Teens have a knack for instantaneously inducing insanity in the adults around them. They’re stubborn, closed, risk-taking, and their, “That’s not normal” alarm is clearly malfunctioning – they think everything isn’t normal (Exhibit A: you) except for the questionable hooligans they call friends. So, how do you, as a parent, not just survive this but actually help your once-upon-a-time sane child as well?

In the next article we’ll get into specific skills. For now, you need to know two things about the teenage brain to have any hope of navigating this problem. Dr. Larry Steinberg, a leading researcher on teenage risk-taking has found that, first, the rational decision-making system of the brain develops quite early. As hard as this is to believe, your teen is no more “irrational” than you. This uncomfortable fact is largely what’s behind those punishingly sharp arguments you’re beginning to have. The kid’s starting to make some sense – in a zombie sort of way. The take home, here, is your teen also realizes there’s a problem between you two and is at as much of a loss explaining or fixing it as you.
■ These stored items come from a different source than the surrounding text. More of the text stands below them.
--- config.mk ---
export PLATFORM = sky130hd
export DESIGN_NAME = prbs_demodulator_flat
export DESIGN_NICKNAME = d
export VERILOG_FILES = /design/src/rtl/prbs_demodulator_if.sv /design/src/rtl/prbs_demodulator.sv /design/src/flat_wrapper.sv
export SDC_FILE = /design/constraint.sdc
export NUM_CORES = 1
export LEC_CHECK = 0
export ABC_AREA = 1
export ABC_CLOCK_PERIOD_IN_PS = 3500
export CELL_PAD_IN_SITES_DETAIL_PLACEMENT = 1
export CELL_PAD_IN_SITES_GLOBAL_PLACEMENT = 2
export CORE_ASPECT_RATIO = 0.9
export CORE_MARGIN = 8
export CORE_UTILIZATION = 27
export CTS_CLUSTER_DIAMETER = 200
export DETAILED_ROUTE_END_ITERATION = 16
export PLACE_DENSITY_LB_ADDON = 0.25
export SETUP_SLACK_MARGIN = 0.2
export SLEW_MARGIN = 10
export SYNTH_ARGS = -nofsm -noshare
export SYNTH_HDL_FRONTEND = slang
export SYNTH_SLANG_ARGS = --single-unit
--- constraint.sdc ---
create_clock -name dac_clk -period 3.5 [get_ports dac_clk]
set_clock_uncertainty 0.15 [all_clocks]
set_input_delay 0.35 -clock dac_clk [delete_from_list [all_inputs] [get_ports dac_clk]]
set_output_delay 0.35 -clock dac_clk [all_outputs]
set_load 0.005 [all_outputs]
--- src/rtl/prbs_demodulator_if.sv ---
// Sample/config inputs and lock/BER status outputs of the PRBS demodulator.
// master = sample/config source, slave = demodulator.
interface prbs_demodulator_if;
    logic [15:0] sample_in;
    logic        sample_valid;
    logic [15:0] dc_offset_config;
    logic [15:0] samples_per_bit;
    logic [1:0]  prbs_sel;
    logic        clear_counts;
    logic        recovered_bit;
    logic        bit_strobe;
    logic        locked;
    logic        lock_lost;
    logic [31:0] bit_count;
    logic [31:0] err_count;

    modport master (
        output sample_in, sample_valid, dc_offset_config, samples_per_bit, prbs_sel, clear_counts,
        input  recovered_bit, bit_strobe, locked, lock_lost, bit_count, err_count
    );

    modport slave (
        input  sample_in, sample_valid, dc_offset_config, samples_per_bit, prbs_sel, clear_counts,
        output recovered_bit, bit_strobe, locked, lock_lost, bit_count, err_count
    );
endinterface

--- src/rtl/prbs_demodulator.sv ---
// PRBS receive checker: slices samples, recovers bit timing from data edges,
// synchronises a local PRBS7/15/31 reference and counts bit errors while locked.
module prbs_demodulator #(
    parameter int LOCK_GOOD_BITS = 64,
    parameter int ERR_WINDOW     = 256,
    parameter int ERR_LIMIT      = 8
) (
    input  logic              dac_clk,
    input  logic              reset,
    prbs_demodulator_if.slave bus
);
    localparam int GW = $clog2(LOCK_GOOD_BITS + 1);
    localparam int WW = $clog2(ERR_WINDOW + 1);
    localparam int EW = $clog2(ERR_LIMIT + 1);
    localparam logic [GW-1:0] GOOD_LAST = GW'(LOCK_GOOD_BITS - 1);
    localparam logic [WW-1:0] WIN_LAST  = WW'(ERR_WINDOW - 1);
    localparam logic [EW-1:0] ERR_LIM   = EW'(ERR_LIMIT);

    typedef enum logic [1:0] {SEED, CHECK, LOCKED} state_t;

    function automatic logic [31:0] sat_inc(input logic [31:0] v);
        return (v == 32'hFFFF_FFFF) ? v : v + 32'd1;
    endfunction

    logic [15:0] threshold;
    logic        sliced_q, sliced_d;
    logic        vld1_q, vld1_d;
    logic        prev_sliced_q, prev_sliced_d;
    logic [15:0] phase_q, phase_d;
    logic        bit_strobe_q, bit_strobe_d;
    logic        recovered_bit_q, recovered_bit_d;
    state_t      state_q, state_d;
    logic [30:0] lfsr_q, lfsr_d;
    logic [4:0]  seed_cnt_q, seed_cnt_d;
    logic [GW-1:0] good_cnt_q, good_cnt_d;
    logic [WW-1:0] win_cnt_q, win_cnt_d;
    logic [EW-1:0] win_err_q, win_err_d;
    logic [31:0] bit_count_q, bit_count_d;
    logic [31:0] err_count_q, err_count_d;
    logic        lock_lost_q, lock_lost_d;
    logic [1:0]  prbs_sel_q, prbs_sel_d;

    logic [4:0]    seed_last;
    logic [4:0]    tap_a;
    logic [4:0]    tap_b;
    logic          expected;
    logic          mismatch;
    logic          loss;
    logic [EW-1:0] win_err_inc;

    assign threshold = 16'h8000 + bus.dc_offset_config;

    // Stage 1: slicer
    always_comb begin
        sliced_d = sliced_q;
        vld1_d   = bus.sample_valid;
        if (bus.sample_valid) begin
            sliced_d = (bus.sample_in >= threshold);
        end
    end

    // Stage 2: edge-aligned phase counter and bit strobe
    always_comb begin
        prev_sliced_d   = prev_sliced_q;
        phase_d         = phase_q;
        bit_strobe_d    = 1'b0;
        recovered_bit_d = recovered_bit_q;
        if (vld1_q) begin
            prev_sliced_d = sliced_q;
            if (bus.samples_per_bit < 16'd2) begin
                phase_d         = 16'd0;
                bit_strobe_d    = 1'b1;
                recovered_bit_d = sliced_q;
            end else begin
                if (sliced_q != prev_sliced_q) begin
                    phase_d = 16'd0;
                end else if (phase_q >= bus.samples_per_bit - 16'd1) begin
                    // >= also recovers cleanly if samples_per_bit shrinks mid-count
                    phase_d = 16'd0;
                end else begin
                    phase_d = phase_q + 16'd1;
                end
                if (phase_d == (bus.samples_per_bit >> 1)) begin
                    bit_strobe_d    = 1'b1;
                    recovered_bit_d = sliced_q;
                end
            end
        end
    end

    always_comb begin
        case (bus.prbs_sel)
            2'd0: begin seed_last = 5'd6;  tap_a = 5'd6;  tap_b = 5'd5;  end
            2'd1: begin seed_last = 5'd14; tap_a = 5'd14; tap_b = 5'd13; end
            default: begin seed_last = 5'd30; tap_a = 5'd30; tap_b = 5'd27; end
        endcase
        expected    = lfsr_q[tap_a] ^ lfsr_q[tap_b];
        mismatch    = recovered_bit_q ^ expected;
        win_err_inc = win_err_q + EW'(mismatch);
    end

    // Stage 3: reference LFSR, lock FSM and error counters
    always_comb begin
        state_d     = state_q;
        lfsr_d      = lfsr_q;
        seed_cnt_d  = seed_cnt_q;
        good_cnt_d  = good_cnt_q;
        win_cnt_d   = win_cnt_q;
        win_err_d   = win_err_q;
        bit_count_d = bit_count_q;
        err_count_d = err_count_q;
        loss        = 1'b0;
        prbs_sel_d  = bus.prbs_sel;

        if (bus.prbs_sel != prbs_sel_q) begin
            state_d    = SEED;
            seed_cnt_d = 5'd0;
        end else if (bit_strobe_q) begin
            case (state_q)
                SEED: begin
                    lfsr_d = {lfsr_q[29:0], recovered_bit_q};
                    if (seed_cnt_q >= seed_last) begin
                        state_d    = CHECK;
                        seed_cnt_d = 5'd0;
                        good_cnt_d = '0;
                    end else begin
                        seed_cnt_d = seed_cnt_q + 5'd1;
                    end
                end
                CHECK: begin
                    lfsr_d = {lfsr_q[29:0], recovered_bit_q};
                    if (mismatch) begin
                        state_d    = SEED;
                        seed_cnt_d = 5'd0;
                    end else if (good_cnt_q == GOOD_LAST) begin
                        state_d   = LOCKED;
                        win_cnt_d = '0;
                        win_err_d = '0;
                    end else begin
                        good_cnt_d = good_cnt_q + GW'(1);
                    end
                end
                LOCKED: begin
                    // Track the reference, not the line, so a single line error costs one count
                    lfsr_d      = {lfsr_q[29:0], expected};
                    bit_count_d = sat_inc(bit_count_q);
                    if (mismatch) begin
                        err_count_d = sat_inc(err_count_q);
                    end
                    if (win_cnt_q == WIN_LAST) begin
                        win_cnt_d = '0;
                        win_err_d = '0;
                    end else begin
                        win_cnt_d = win_cnt_q + WW'(1);
                        win_err_d = win_err_inc;
                    end
                    if (win_err_inc == ERR_LIM) begin
                        state_d    = SEED;
                        seed_cnt_d = 5'd0;
                        loss       = 1'b1;
                    end
                end
                default: begin
                    state_d    = SEED;
                    seed_cnt_d = 5'd0;
                end
            endcase
        end

        if (bus.clear_counts) begin
            bit_count_d = 32'd0;
            err_count_d = 32'd0;
        end
        lock_lost_d = (lock_lost_q & ~bus.clear_counts) | loss;
    end

    always_ff @(posedge dac_clk) begin
        if (reset) begin
            sliced_q        <= 1'b0;
            vld1_q          <= 1'b0;
            prev_sliced_q   <= 1'b0;
            phase_q         <= 16'd0;
            bit_strobe_q    <= 1'b0;
            recovered_bit_q <= 1'b0;
            state_q         <= SEED;
            lfsr_q          <= 31'd0;
            seed_cnt_q      <= 5'd0;
            good_cnt_q      <= '0;
            win_cnt_q       <= '0;
            win_err_q       <= '0;
            bit_count_q     <= 32'd0;
            err_count_q     <= 32'd0;
            lock_lost_q     <= 1'b0;
            prbs_sel_q      <= bus.prbs_sel;
        end else begin
            sliced_q        <= sliced_d;
            vld1_q          <= vld1_d;
            prev_sliced_q   <= prev_sliced_d;
            phase_q         <= phase_d;
            bit_strobe_q    <= bit_strobe_d;
            recovered_bit_q <= recovered_bit_d;
            state_q         <= state_d;
            lfsr_q          <= lfsr_d;
            seed_cnt_q      <= seed_cnt_d;
            good_cnt_q      <= good_cnt_d;
            win_cnt_q       <= win_cnt_d;
            win_err_q       <= win_err_d;
            bit_count_q     <= bit_count_d;
            err_count_q     <= err_count_d;
            lock_lost_q     <= lock_lost_d;
            prbs_sel_q      <= prbs_sel_d;
        end
    end

    assign bus.recovered_bit = recovered_bit_q;
    assign bus.bit_strobe    = bit_strobe_q;
    assign bus.locked        = (state_q == LOCKED);
    assign bus.lock_lost     = lock_lost_q;
    assign bus.bit_count     = bit_count_q;
    assign bus.err_count     = err_count_q;
endmodule

--- src/flat_wrapper.sv ---
// flat-port wrapper written by rule: the top's interface ports become plain ports
module prbs_demodulator_flat 
#(
    parameter int LOCK_GOOD_BITS = 64,
    parameter int ERR_WINDOW     = 256,
    parameter int ERR_LIMIT      = 8
)
  (dac_clk, reset, bus_sample_in, bus_sample_valid, bus_dc_offset_config, bus_samples_per_bit, bus_prbs_sel, bus_clear_counts, bus_recovered_bit, bus_bit_strobe, bus_locked, bus_lock_lost, bus_bit_count, bus_err_count);
  prbs_demodulator_if bus_i ();
  input  logic dac_clk;
  input  logic reset;
  input wire logic [$bits(bus_i.sample_in)-1:0] bus_sample_in;
  input wire logic [$bits(bus_i.sample_valid)-1:0] bus_sample_valid;
  input wire logic [$bits(bus_i.dc_offset_config)-1:0] bus_dc_offset_config;
  input wire logic [$bits(bus_i.samples_per_bit)-1:0] bus_samples_per_bit;
  input wire logic [$bits(bus_i.prbs_sel)-1:0] bus_prbs_sel;
  input wire logic [$bits(bus_i.clear_counts)-1:0] bus_clear_counts;
  output wire logic [$bits(bus_i.recovered_bit)-1:0] bus_recovered_bit;
  output wire logic [$bits(bus_i.bit_strobe)-1:0] bus_bit_strobe;
  output wire logic [$bits(bus_i.locked)-1:0] bus_locked;
  output wire logic [$bits(bus_i.lock_lost)-1:0] bus_lock_lost;
  output wire logic [$bits(bus_i.bit_count)-1:0] bus_bit_count;
  output wire logic [$bits(bus_i.err_count)-1:0] bus_err_count;
  assign bus_i.sample_in = bus_sample_in;
  assign bus_i.sample_valid = bus_sample_valid;
  assign bus_i.dc_offset_config = bus_dc_offset_config;
  assign bus_i.samples_per_bit = bus_samples_per_bit;
  assign bus_i.prbs_sel = bus_prbs_sel;
  assign bus_i.clear_counts = bus_clear_counts;
  assign bus_recovered_bit = bus_i.recovered_bit;
  assign bus_bit_strobe = bus_i.bit_strobe;
  assign bus_locked = bus_i.locked;
  assign bus_lock_lost = bus_i.lock_lost;
  assign bus_bit_count = bus_i.bit_count;
  assign bus_err_count = bus_i.err_count;
  prbs_demodulator #(.LOCK_GOOD_BITS(LOCK_GOOD_BITS), .ERR_WINDOW(ERR_WINDOW), .ERR_LIMIT(ERR_LIMIT)) u_core (.dac_clk(dac_clk), .reset(reset), .bus(bus_i));
endmodule
==> results of run 1 <==
[logic make-up (layout without fill, tap and decap cells)]
group | Yosys count | after routing | share of synthesized area
compound gates | 196 | 196 | 0.1236
fa+ha+maj | 48 | 48 | 0.06806
xor+xnor | 53 | 53 | 0.05260
flops | 146 | 146 | 0.3312
buf+inv | 211 | 421 | 0.09344
simple gates | 681 | 681 | 0.3311
[worst register-to-register path, stage by stage, from the launching register on]
cell      delay, ps
dfxtp_1         360
nand3b_1        110
o221ai_1        120
xnor2_1         260
xor2_1          280
ha_2            250
ha_1            260
nor4_2          290
buf_4           160
nor2_1           40
nor2_1          160
nand2_2         120
o21ai_1         190
inv_1            80
o21ai_0          80
a21oi_1          50
[power groups by stage]
stage | Clock [mW] | Combinational [mW] | Sequential [mW]
after global placement | 0 | 0.327 | 1.71
after global routing | 1.91 | 0.412 | 1.67
after CTS | 1.83 | 0.340 | 1.67
after floorplan | 0 | 0.156 | 1.71
after detailed placement | 0 | 0.331 | 1.71
final | 1.77 | 0.368 | 1.67
[registers in the layout, indices dropped and copies added, names as in the netlist]
signal	cells
u_core.bus.bit_count	32
u_core.bus.bit_strobe	1
u_core.bus.err_count	32
u_core.bus.lock_lost	1
u_core.bus.recovered_bit	1
u_core.good_cnt_q	7
u_core.lfsr_q	31
u_core.phase_q	16
u_core.prbs_sel_q	2
u_core.prev_sliced_q	1
u_core.seed_cnt_q	5
u_core.sliced_q	1
u_core.state_q	2
u_core.vld1_q	1
u_core.win_cnt_q	9
u_core.win_err_q	4
[cell type report]
type | count | area [um2]
repair buffers | 212 | 1917
well taps | 416 | 520.5
inverters | 177 | 669.4
multi-input cells | 978 | 5350
clock buffers | 21 | 450.4
clock inverters | 11 | 106.4
fillers | 4016 | 20100
flip-flops and latches | 146 | 2923
[final timing paths]
kind	endpoint	slack, ps	cells after the start
setup / recovery	u_core.bus.recovered_bit	350	25
hold reg to reg	u_core.win_cnt_q[8]	310	2
setup reg to reg	u_core.seed_cnt_q[2]	440	15
hold / removal	u_core.prbs_sel_q[1]	80	2
[per-stage QoR]
stage                 util  worst slack, ps
floorplan                -            251.2
global placement    0.3416           -414.0
detailed placement  0.3416           -440.6
CTS                 0.3625            203.4
global route        0.3726            68.87
finish              0.3726            347.9
[synthesized netlist by cell type (3+ instances only)]
cell type,count,share of area
o21a_1,3,0.0026
dfxtp_1,146,0.33
ha_1,48,0.068
buf_1,3,0.0013
nor2_1,207,0.088
a211oi_1,4,0.0034
inv_1,171,0.073
buf_2,5,0.0028
xnor2_1,16,0.016
or2_2,3,0.0021
nand3_1,63,0.036
nand3b_1,4,0.0034
nor4_1,9,0.0064
o21bai_1,3,0.0026
clkbuf_1,21,0.0089
nand2_2,4,0.0028
xor2_1,37,0.037
inv_2,5,0.0021
o21ai_0,71,0.040
a21oi_1,88,0.050
and3_1,3,0.0021
nand4_1,34,0.024
buf_4,3,0.0026
nand2_1,297,0.13
a31oi_1,3,0.0021
nor3_1,44,0.025
nor2_2,4,0.0028
o21ai_1,3,0.0017
a32oi_1,8,0.0079
[timing repair]
item	CTS	global route
setup endpoints to repair	2	24
pin swaps	22	43
hold endpoints to repair	0	0
setup buffers	8	11
gates resized for setup	27	74
[routing by layer]
layer	part of all wire	GRT usage	wire (um)	vias to the layer above
met5	0	0	0	-
met4	0.010	0.03513	299	0
met3	0.034	0.02602	1003	25
met2	0.47	0.2526	13890	91
met1	0.49	0.2055	14670	4396
li1	-	-	-	4727
==> results.json, run 1 <==
{
  "slew-limit-headroom": 0.1927,
  "cts_buffer_depth": 2,
  "end_kind": "flop",
  "grt_pass1_wl_um": 48740,
  "sequentialPowerShare": 0.439,
  "drcViolationCount": 0,
  "grt_max_degree": 39,
  "critical-path-top-delay-family": "simple AND/OR/NAND/NOR gates",
  "gp_congestion": 0.8470,
  "tritoncts": "yes",
  "fp.dieW_um": 206.6,
  "cp.arrival_ps": 3320,
  "vias_per_cell": 4.711,
  "clockPowerShare": 0.465,
  "p_per_area_mw_per_mm2": 318.9,
  "ys_ff_latch": 146,
  "pwr-share-comb": 0.097,
  "hp-start": "bus_prbs_sel[1]",
  "cp_slowest_stage_delay_ps": 330,
  "syn_inst": 1335,
  "tightest_slew_ps": 1202,
  "insertion_delay_ps": 430,
  "crit_type": "input port to flop",
  "layout_commonest_cell": "nand2_1",
  "finalWirelength_um": 29860,
  "layout-drive-gt1-share": 0.1333,
  "core_area_mm2": 0.03204,
  "crit_top_cell": "nand2_1",
  "cap_violations": 0,
  "hp-class": "input port to flop",
  "path_buf_inv": 5,
  "p_switching_mw": 0.9656,
  "mappedNetlistNets": 1437,
  "intPower_mw": 2.841,
  "grt_overflow": 0,
  "synthArstFlopShare": 0,
  "fmax_ghz": 0.3172,
  "cts_made_buffers": 17,
  "drt_iter0_markers": 377,
  "final_cell_mix": "nand2_1 (284), nor2_1 (191), inv_1 (163), dfxtp_1 (146), clkdlybuf4s50_1 (108)",
  "finalSetupViolCount": 0,
  "slowest_stage": "ha_1",
  "synth_area_mm2": 0.008825,
  "worst_ep_required_time_ps": 3670,
  "grt.total_usage": 0.1533,
  "grt_pass1_vias": 9442,
  "io_pins": 122,
  "cp_max_fo": 8,
  "synth_cell_types": 49,
  "period_share": 0.9006,
  "firstDrtPassIters": 4,
  "clock_sinks": 146,
  "wire_per_inst_um": 15.23,
  "fin_area_mm2": 0.01194,
  "fin_cells": 1961,
  "rsz0062_at_grt": "true",
  "r2r_start": "u_core.lfsr_q[14]",
  "via_count": 9239,
  "finalPower_mw": 3.807,
  "synth_edf_count": 0,
  "placed_area_mm2": 0.01094,
  "num_rows": 62,
  "ys.flop_type": "dfxtp_1",
  "vdd_drop_max_mv": 0.3881,
  "cp-start-kind": "input port",
  "drv_slew": 0,
  "place_inst": 1910,
  "final-hold-violation-count": 0,
  "avgSynthCellArea_um2": 6.610,
  "grt_antenna_before_repair": 0,
  "fin_tns_setup_ps": 0,
  "die-area_mm2": 0.03873,
  "ctsHoldBuffers": 0,
  "n_antenna_cell": 0,
  "antenna_left": 0,
  "switching_share": 0.2536,
  "root_buffer": "clkbuf_16",
  "crit_start": "bus_samples_per_bit[4]",
  "dp_hpwl_um": 22810,
  "hold_ws_ps": 75.53,
  "timing.final.crit_period_ps": 3152,
  "fp.dieH_um": 187.5,
  "yosysWarnings": 0,
  "initial_core_util": 0.2754,
  "fin_nets": 1634,
  "p_leak_nw": 4.894,
  "syn_to_final_growth_pct": 35.26,
  "status": "complete, no violations",
  "seq_area_frac_synth": 0.3312,
  "cts-htree-levels": 4,
  "path_clk_slew_ps": 60,
  "numPortBuffers": 121
}
Power figures use the tool's default switching activity.
File: src/rtl/uart_pkg.sv
// Shared UART FIFO constants, used by both the TX and RX FIFOs.
package uart_pkg;

    // Default number of byte entries in a UART FIFO (16550-compatible).
    localparam int UART_FIFO_DEPTH = 16;

    // Width of a level counter able to hold 0..UART_FIFO_DEPTH.
    localparam int UART_FIFO_CW = $clog2(UART_FIFO_DEPTH) + 1;

endpackage

File: src/rtl/uart_fifo_mem.sv
// Byte storage for the UART FIFOs: DEPTH x 8 register array with a
// synchronous write port and an asynchronous read port. Contents are not
// reset; the owning FIFO's count decides which entries are meaningful.
module uart_fifo_mem
    import uart_pkg::*;
#(
    parameter int DEPTH = UART_FIFO_DEPTH,
    parameter int AW    = $clog2(DEPTH)
) (
    input  logic          clk,
    input  logic          i_we,
    input  logic [AW-1:0] i_waddr,
    input  logic [7:0]    i_wdata,
    input  logic [AW-1:0] i_raddr,
    output logic [7:0]    o_rdata
);

    logic [7:0] r_mem [DEPTH];

    // Write port: one byte per cycle when enabled.
    always_ff @(posedge clk) begin
        if (i_we) begin
            r_mem[i_waddr] <= i_wdata;
        end
    end

    assign o_rdata = r_mem[i_raddr];

endmodule
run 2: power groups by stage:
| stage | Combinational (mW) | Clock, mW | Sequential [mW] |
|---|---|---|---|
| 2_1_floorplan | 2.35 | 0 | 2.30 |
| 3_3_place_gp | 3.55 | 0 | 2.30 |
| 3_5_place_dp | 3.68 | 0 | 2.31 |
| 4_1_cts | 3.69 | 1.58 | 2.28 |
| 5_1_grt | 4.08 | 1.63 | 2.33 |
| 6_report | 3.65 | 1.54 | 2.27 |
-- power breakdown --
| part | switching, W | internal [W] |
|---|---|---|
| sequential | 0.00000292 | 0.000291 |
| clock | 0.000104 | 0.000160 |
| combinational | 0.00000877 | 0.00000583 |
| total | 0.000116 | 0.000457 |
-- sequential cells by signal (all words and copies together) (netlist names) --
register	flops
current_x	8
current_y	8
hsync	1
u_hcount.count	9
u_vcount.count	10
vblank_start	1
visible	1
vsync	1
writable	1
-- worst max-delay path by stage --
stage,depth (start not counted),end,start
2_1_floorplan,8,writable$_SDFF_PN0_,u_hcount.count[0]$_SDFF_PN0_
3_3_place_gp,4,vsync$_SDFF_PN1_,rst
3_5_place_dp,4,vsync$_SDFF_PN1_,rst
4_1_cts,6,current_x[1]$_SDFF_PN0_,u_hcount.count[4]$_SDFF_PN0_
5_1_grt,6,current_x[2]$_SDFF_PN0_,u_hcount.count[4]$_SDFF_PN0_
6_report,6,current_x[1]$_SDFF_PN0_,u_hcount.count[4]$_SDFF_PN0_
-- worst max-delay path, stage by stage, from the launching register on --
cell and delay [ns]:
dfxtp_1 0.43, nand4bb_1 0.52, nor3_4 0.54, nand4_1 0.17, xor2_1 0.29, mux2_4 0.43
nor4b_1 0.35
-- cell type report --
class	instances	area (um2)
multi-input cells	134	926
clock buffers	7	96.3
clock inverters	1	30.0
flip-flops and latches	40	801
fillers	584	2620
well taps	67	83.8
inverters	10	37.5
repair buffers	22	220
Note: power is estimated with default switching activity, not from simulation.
Second, as near as Steinberg can tell, teens are like sports cars without breaks. The make and model of this car is the socio-emotional system. It develops quite early and is behind the ecstatic feeling of bliss when around friends and the crushing desperation of nihilism when alone. Teens are figuring out who they are and self-discovery is, by definition, a social act of comparison. And, that act is going 250 miles an hour. Your teen is literally a friends-addict.

The underdeveloped cognitive-control system is the missing breaks. This system finishes developing in your early 20’s and enable planning, consequences reward and risk comparison, emotional self-regulation, inhibition, and abstract thinking. This amounts to intense short-term thinking, emotional instability, and blindness to consequences. So, teenager stuff.

Putting these pieces together, your teen is rational enough to both see and be confused by how he’s being torn in two by the intense need to be with others and know himself. At the same time, he’s recklessly writing checks his body can’t cash – on a biological level he literally doesn’t know when to quit. Man, I’m glad I’m not a teenager.